** Opening SUPPLIED MATERIAL block **

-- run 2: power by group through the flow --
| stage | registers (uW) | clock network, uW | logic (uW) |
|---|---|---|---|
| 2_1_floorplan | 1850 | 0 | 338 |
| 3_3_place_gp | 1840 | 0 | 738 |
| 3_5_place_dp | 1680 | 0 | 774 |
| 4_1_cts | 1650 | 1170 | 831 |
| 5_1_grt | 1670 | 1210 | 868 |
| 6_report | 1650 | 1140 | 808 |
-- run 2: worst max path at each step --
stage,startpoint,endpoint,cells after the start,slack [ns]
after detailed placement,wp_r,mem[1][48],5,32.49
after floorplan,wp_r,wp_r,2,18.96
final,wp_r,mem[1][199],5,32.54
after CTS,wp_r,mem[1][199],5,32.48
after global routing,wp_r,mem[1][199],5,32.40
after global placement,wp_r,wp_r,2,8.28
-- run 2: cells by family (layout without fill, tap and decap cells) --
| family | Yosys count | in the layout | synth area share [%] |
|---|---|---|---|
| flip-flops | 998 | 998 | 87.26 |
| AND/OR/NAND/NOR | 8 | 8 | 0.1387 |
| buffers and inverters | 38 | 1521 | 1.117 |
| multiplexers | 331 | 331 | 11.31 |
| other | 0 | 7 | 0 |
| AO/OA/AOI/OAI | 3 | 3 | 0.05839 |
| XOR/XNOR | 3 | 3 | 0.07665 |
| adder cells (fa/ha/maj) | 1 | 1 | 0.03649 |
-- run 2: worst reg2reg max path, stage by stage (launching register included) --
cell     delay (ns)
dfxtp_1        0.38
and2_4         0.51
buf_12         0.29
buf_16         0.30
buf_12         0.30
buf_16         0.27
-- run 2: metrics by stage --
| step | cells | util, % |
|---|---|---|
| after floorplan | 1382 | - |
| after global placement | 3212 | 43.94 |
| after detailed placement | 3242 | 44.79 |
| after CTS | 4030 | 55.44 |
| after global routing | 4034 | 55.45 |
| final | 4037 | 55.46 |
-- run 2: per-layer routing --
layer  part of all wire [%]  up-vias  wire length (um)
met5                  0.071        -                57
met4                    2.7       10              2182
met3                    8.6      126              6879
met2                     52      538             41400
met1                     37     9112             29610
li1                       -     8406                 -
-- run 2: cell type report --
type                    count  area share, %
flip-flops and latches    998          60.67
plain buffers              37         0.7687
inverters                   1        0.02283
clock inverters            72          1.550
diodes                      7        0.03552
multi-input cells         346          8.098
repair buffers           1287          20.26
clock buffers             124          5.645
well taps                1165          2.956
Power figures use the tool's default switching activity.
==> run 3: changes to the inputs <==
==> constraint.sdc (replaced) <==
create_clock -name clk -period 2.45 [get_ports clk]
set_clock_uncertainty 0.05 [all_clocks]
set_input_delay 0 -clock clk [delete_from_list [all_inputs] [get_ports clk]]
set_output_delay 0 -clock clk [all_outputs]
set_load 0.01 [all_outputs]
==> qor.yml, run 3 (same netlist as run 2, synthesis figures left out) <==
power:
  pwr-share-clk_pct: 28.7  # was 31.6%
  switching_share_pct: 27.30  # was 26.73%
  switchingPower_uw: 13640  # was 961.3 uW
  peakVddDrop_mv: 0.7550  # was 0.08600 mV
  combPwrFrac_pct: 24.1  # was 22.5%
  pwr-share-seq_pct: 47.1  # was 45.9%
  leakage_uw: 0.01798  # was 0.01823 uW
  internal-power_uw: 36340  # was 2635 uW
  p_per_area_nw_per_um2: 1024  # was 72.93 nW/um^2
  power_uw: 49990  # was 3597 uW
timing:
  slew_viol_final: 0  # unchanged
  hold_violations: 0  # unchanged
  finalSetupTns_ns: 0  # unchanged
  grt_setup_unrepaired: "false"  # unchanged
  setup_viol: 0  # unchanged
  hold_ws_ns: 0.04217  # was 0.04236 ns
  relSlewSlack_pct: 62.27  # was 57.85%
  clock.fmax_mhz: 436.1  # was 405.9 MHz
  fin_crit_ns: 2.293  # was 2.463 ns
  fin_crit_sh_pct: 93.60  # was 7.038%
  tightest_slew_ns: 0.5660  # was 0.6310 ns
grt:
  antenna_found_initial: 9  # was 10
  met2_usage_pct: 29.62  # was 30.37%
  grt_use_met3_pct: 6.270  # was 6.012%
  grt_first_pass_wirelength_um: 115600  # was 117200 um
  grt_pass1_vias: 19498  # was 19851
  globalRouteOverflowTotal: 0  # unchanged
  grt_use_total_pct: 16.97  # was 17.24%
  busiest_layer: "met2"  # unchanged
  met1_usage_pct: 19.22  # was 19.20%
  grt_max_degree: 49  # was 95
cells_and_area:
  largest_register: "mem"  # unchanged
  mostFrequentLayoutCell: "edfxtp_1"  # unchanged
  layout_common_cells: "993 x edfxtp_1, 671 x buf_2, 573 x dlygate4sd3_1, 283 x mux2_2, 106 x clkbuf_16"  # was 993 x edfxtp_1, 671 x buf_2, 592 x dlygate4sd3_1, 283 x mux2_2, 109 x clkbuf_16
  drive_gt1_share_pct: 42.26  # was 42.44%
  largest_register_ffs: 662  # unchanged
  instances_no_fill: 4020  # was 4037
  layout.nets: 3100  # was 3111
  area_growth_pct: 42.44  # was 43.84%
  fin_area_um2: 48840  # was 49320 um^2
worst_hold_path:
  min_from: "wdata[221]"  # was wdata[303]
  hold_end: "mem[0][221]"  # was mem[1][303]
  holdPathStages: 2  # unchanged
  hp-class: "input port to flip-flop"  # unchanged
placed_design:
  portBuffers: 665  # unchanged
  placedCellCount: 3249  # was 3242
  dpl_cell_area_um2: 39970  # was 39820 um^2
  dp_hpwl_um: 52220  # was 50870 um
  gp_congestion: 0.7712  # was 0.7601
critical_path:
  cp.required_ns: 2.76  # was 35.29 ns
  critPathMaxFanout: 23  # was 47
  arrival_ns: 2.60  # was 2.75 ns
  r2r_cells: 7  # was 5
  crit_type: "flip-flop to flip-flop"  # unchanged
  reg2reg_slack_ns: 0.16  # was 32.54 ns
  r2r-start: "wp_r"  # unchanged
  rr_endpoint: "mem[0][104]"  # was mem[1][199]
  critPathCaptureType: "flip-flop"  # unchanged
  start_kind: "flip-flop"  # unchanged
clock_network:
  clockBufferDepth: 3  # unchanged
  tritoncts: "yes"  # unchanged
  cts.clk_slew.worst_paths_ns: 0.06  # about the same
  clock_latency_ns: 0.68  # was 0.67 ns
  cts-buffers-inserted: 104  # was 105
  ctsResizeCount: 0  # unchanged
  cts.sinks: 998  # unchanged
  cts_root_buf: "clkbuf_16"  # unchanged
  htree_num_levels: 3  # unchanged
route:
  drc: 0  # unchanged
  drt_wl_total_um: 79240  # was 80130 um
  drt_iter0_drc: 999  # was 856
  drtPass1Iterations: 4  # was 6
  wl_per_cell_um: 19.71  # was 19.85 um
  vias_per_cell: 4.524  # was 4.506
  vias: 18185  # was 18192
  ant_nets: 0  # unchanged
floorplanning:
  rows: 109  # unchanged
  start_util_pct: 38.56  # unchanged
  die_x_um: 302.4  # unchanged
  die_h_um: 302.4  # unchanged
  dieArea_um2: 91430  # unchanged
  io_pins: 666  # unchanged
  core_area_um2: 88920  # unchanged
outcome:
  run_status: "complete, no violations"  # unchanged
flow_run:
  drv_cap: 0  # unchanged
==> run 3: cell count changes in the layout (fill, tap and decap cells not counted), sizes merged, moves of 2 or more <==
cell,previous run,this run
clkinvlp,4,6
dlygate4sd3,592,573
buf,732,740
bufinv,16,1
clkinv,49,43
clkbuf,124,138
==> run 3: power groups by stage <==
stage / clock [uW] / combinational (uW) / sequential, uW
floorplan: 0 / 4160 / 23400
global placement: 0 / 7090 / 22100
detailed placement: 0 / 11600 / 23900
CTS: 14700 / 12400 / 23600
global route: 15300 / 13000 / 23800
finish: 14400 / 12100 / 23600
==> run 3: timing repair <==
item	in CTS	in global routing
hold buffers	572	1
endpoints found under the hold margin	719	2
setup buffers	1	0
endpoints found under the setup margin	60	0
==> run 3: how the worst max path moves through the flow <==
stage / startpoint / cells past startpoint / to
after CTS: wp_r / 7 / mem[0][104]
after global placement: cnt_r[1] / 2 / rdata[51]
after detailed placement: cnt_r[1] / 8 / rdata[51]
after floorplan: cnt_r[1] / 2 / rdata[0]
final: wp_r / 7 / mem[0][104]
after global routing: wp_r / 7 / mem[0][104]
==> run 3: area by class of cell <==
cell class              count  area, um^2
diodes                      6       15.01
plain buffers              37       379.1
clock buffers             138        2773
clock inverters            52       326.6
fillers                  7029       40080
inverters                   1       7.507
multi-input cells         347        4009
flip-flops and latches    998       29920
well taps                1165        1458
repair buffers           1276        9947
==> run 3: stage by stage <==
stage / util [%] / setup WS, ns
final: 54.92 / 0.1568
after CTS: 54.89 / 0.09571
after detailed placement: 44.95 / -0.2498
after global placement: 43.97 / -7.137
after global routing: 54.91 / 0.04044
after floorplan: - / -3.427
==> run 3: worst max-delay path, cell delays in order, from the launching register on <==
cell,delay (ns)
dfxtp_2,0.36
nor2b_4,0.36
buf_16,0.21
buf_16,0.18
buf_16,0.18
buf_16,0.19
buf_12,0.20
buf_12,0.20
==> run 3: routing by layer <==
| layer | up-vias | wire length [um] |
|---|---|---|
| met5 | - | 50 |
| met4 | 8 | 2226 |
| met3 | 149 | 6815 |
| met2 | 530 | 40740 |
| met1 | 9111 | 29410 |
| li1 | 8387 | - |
## config.mk

```make
export PLATFORM = sky130hd
export DESIGN_NAME = mhpq_cell
export DESIGN_NICKNAME = d
export VERILOG_FILES = /design/src/hw/rtl/mhpq_pkg.sv /design/src/hw/rtl/mhpq_cell.sv
export SDC_FILE = /design/constraint.sdc
export NUM_CORES = 1
export LEC_CHECK = 0
export BUFFER_PORTS_ARGS = -buffer_cell sky130_fd_sc_hd__clkbuf_2
export CAP_MARGIN = 5
export CORE_MARGIN = 5
export CORE_UTILIZATION = 30
export DETAILED_ROUTE_END_ITERATION = 16
export PLACE_DENSITY_LB_ADDON = 0.25
export SYNTH_ARGS = -nofsm -noshare
export SYNTH_HDL_FRONTEND = slang
export SYNTH_SLANG_ARGS = --single-unit
```

## constraint.sdc

```tcl
create_clock -name clock -period 21.6 [get_ports clock]
set_input_delay 4.32 -clock clock [delete_from_list [all_inputs] [get_ports clock]]
set_output_delay 4.32 -clock clock [all_outputs]
set_load 0.005 [all_outputs]
```
<file path="config.mk">
export PLATFORM = sky130hd
export DESIGN_NAME = mhpq_ctrl
export DESIGN_NICKNAME = d
export VERILOG_FILES = /design/src/hw/rtl/mhpq_pkg.sv /design/src/hw/rtl/mhpq_ctrl.sv
export SDC_FILE = /design/constraint.sdc
export NUM_CORES = 1
export LEC_CHECK = 0
export ABC_AREA = 1
export BUFFER_PORTS_ARGS = -buffer_cell sky130_fd_sc_hd__buf_4
export CAP_MARGIN = 20
export CORE_ASPECT_RATIO = 2
export CORE_UTILIZATION = 35
export DETAILED_ROUTE_END_ITERATION = 10
export PLACE_DENSITY = 0.57
export REMOVE_ABC_BUFFERS = 1
export SETUP_SLACK_MARGIN = 0.15
export SLEW_MARGIN = 20
export SYNTH_ARGS = -nofsm -noshare
export SYNTH_HDL_FRONTEND = slang
export SYNTH_SLANG_ARGS = --single-unit
</file>
<file path="constraint.sdc">
create_clock -name clock -period 3.35 [get_ports clock]
set_input_delay 0.67 -clock clock [delete_from_list [all_inputs] [get_ports clock]]
set_output_delay 0.67 -clock clock [all_outputs]
set_load 0.005 [all_outputs]
</file>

** Closing SUPPLIED MATERIAL block **

__DIRECTIONS FOR THIS TASK__:
Working through the entries above, copy every line in which "endpoints" is found.

__SOLUTION__:
endpoints found under the hold margin	719	2
endpoints found under the setup margin	60	0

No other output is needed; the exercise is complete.